Recent headlines would have you believe that AI is decimating jobs at scale and accelerating a race to the bottom. And yet, when you look past the noise, a more complex and nuanced picture emerges.

According to EY’s latest AI Pulse Survey (Wave 4), among organizations investing in AI and experiencing AI-driven productivity gains, only 17% report that those gains led to reduced headcount. Most organizations are not using AI primarily as a blunt cost-cutting tool. They are reinvesting.

I recently interviewed Jonathan Sears, global technology leader for People Consulting at EY, to explore what this research signals for leaders navigating the current moment. Our conversation revealed that the real divide in today’s AI era is not between companies with more advanced technology, but between leaders who approach AI as a short-term efficiency lever and those who see it as a long-term engine for growth, capability and trust.

Table of Contents

AI Is a Convenient Fall Guy

Many of the layoffs making headlines today are being framed as “AI-driven.” From my vantage point, that framing oversimplifies what is happening. A significant share of workforce reductions reflect broader forces like post-pandemic normalization, corrections resulting from ZIRP-era overhiring, shifts in capital markets, or changes in organizational priorities. AI becomes a convenient explanation because it feels inevitable and impersonal.

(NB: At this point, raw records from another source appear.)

<file path="src/rtl/bsci_pkg.sv">
`timescale 1ns / 1ps
// ----------------------------------------------------------------------------
// bsci_pkg: shared types and constants for the bounded sorted candidate list
// Beat payloads, result codes, the token that walks the cell row and the
// controller state encoding.
// ----------------------------------------------------------------------------
package bsci_pkg;

  localparam int BSCI_MAX_ENTRIES  = 512;
  localparam int BSCI_SLACK_FACTOR = 5;

  localparam int ID_W    = 32;
  localparam int DIST_W  = 32;
  localparam int LIMIT_W = 7;
  localparam int SHOWN_W = 9;

  localparam logic [LIMIT_W-1:0] LIMIT_RESET = 7'd32;

  typedef enum logic [1:0] {
    STS_INSERTED = 2'd0,
    STS_FAR      = 2'd1,
    STS_DUP      = 2'd2
  } status_t;

  typedef struct packed {
    logic [ID_W-1:0]   cand_id;
    logic [DIST_W-1:0] cand_dist;
  } cand_t;

  typedef struct packed {
    status_t            status;
    logic               evicted_valid;
    logic [ID_W-1:0]    evicted_id;
    logic [SHOWN_W-1:0] entry_count;
    logic               list_full;
  } result_t;

  // Token modes: SEARCH carries the candidate, SHIFT carries a displaced
  // entry, DONE carries the outcome (id = evicted id, key = new tail distance).
  typedef enum logic [1:0] {
    TK_IDLE   = 2'd0,
    TK_SEARCH = 2'd1,
    TK_SHIFT  = 2'd2,
    TK_DONE   = 2'd3
  } tok_mode_t;

  typedef struct packed {
    tok_mode_t         mode;
    status_t           status;
    logic              ev_valid;
    logic [ID_W-1:0]   id;
    logic [DIST_W-1:0] key;
  } token_t;

  typedef enum logic [1:0] {
    ST_IDLE = 2'd0,
    ST_WALK = 2'd1,
    ST_HOLD = 2'd2
  } ctrl_state_t;

endpackage

</file>
<file path="src/rtl/bsci_cell.sv">
`timescale 1ns / 1ps
// ----------------------------------------------------------------------------
// bsci_cell: one slot of the sorted candidate row
// Holds one (id, dist) entry and processes the token handed in by its left
// neighbor: scan, insert, ripple-shift or pass the finished outcome along.
// ----------------------------------------------------------------------------
module bsci_cell #(
  parameter int MAX_ENTRIES = bsci_pkg::BSCI_MAX_ENTRIES,
  parameter int IDX         = 0
) (
  input  logic                               clk,
  input  logic                               rst,
  input  bsci_pkg::token_t                   tok_in,
  input  logic [$clog2(MAX_ENTRIES+1)-1:0]   cnt,
  input  logic [$clog2(MAX_ENTRIES)-1:0]     last,
  output bsci_pkg::token_t                   tok_out
);

  localparam int CNT_W = $clog2(MAX_ENTRIES + 1);
  localparam int IDX_W = $clog2(MAX_ENTRIES);
  localparam logic [CNT_W-1:0] POS_C  = CNT_W'(IDX);
  localparam logic [IDX_W-1:0] POS_I  = IDX_W'(IDX);
  localparam bit               IS_HEAD = (IDX == 0);

  logic [bsci_pkg::ID_W-1:0]   ent_id;
  logic [bsci_pkg::DIST_W-1:0] ent_dist;

  bsci_pkg::token_t tok_next;
  logic             wr_en;
  logic             occupied;
  logic             is_last;
  logic             id_hit;
  logic             below;

  assign occupied = POS_C < cnt;
  assign is_last  = last == POS_I;
  assign id_hit   = ent_id == tok_in.id;
  assign below    = ent_dist < tok_in.key;

  // Decide what this slot does with the incoming token
  always_comb begin
    tok_next = tok_in;
    wr_en    = 1'b0;
    case (tok_in.mode)
      bsci_pkg::TK_SEARCH: begin
        if (occupied) begin
          if (id_hit && (below || IS_HEAD)) begin
            tok_next.mode     = bsci_pkg::TK_DONE;
            tok_next.status   = bsci_pkg::STS_DUP;
            tok_next.ev_valid = 1'b0;
            tok_next.id       = '0;
          end else if (!below) begin
            // Insertion point: take the candidate, push the old entry on
            wr_en = 1'b1;
            if (is_last) begin
              tok_next.mode     = bsci_pkg::TK_DONE;
              tok_next.status   = bsci_pkg::STS_INSERTED;
              tok_next.ev_valid = 1'b1;
              tok_next.id       = ent_id;
            end else begin
              tok_next.mode = bsci_pkg::TK_SHIFT;
              tok_next.id   = ent_id;
              tok_next.key  = ent_dist;
            end
          end
        end else begin
          // First free slot: append the candidate
          wr_en             = 1'b1;
          tok_next.mode     = bsci_pkg::TK_DONE;
          tok_next.status   = bsci_pkg::STS_INSERTED;
          tok_next.ev_valid = 1'b0;
          tok_next.id       = '0;
        end
      end
      bsci_pkg::TK_SHIFT: begin
        wr_en = 1'b1;
        if (is_last) begin
          tok_next.mode     = bsci_pkg::TK_DONE;
          tok_next.status   = bsci_pkg::STS_INSERTED;
          tok_next.ev_valid = occupied;
          tok_next.id       = occupied ? ent_id : '0;
        end else begin
          tok_next.id  = ent_id;
          tok_next.key = ent_dist;
        end
      end
      default: begin
        tok_next = tok_in;
      end
    endcase
  end

  // Store the entry carried by the token
  always_ff @(posedge clk) begin
    if (wr_en) begin
      ent_id   <= tok_in.id;
      ent_dist <= tok_in.key;
    end
  end

  // Hand the token to the right neighbor
  always_ff @(posedge clk) begin
    if (rst) begin
      tok_out.mode <= bsci_pkg::TK_IDLE;
    end else begin
      tok_out <= tok_next;
    end
  end

endmodule

</file>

Sears did not speculate on those macro dynamics. Instead, he pointed back to the data. His message was straightforward: the evidence does not support the idea that AI is driving headcount reduction. EY’s survey shows that AI is far more often fueling reinvestment than reduction. Leaders are channeling productivity gains into expanding AI capabilities (42%), strengthening cybersecurity (41%), and upskilling and reskilling employees (38%). 

That pattern directly challenges the dominant narrative. Rather than stripping organizations down, AI is being used to build them up (when leaders choose to do so). This distinction matters. AI may be the visible change agent, but leadership intent determines whether productivity gains are extracted or reinvested.

Two Paths Emerge for Leaders

The survey reveals a clear fork in the road. Only 17% of organizations reinvest AI-driven gains into headcount reduction. Far more direct those gains back into the business (technology, skills and resilience). That divergence reflects two fundamentally different leadership orientations.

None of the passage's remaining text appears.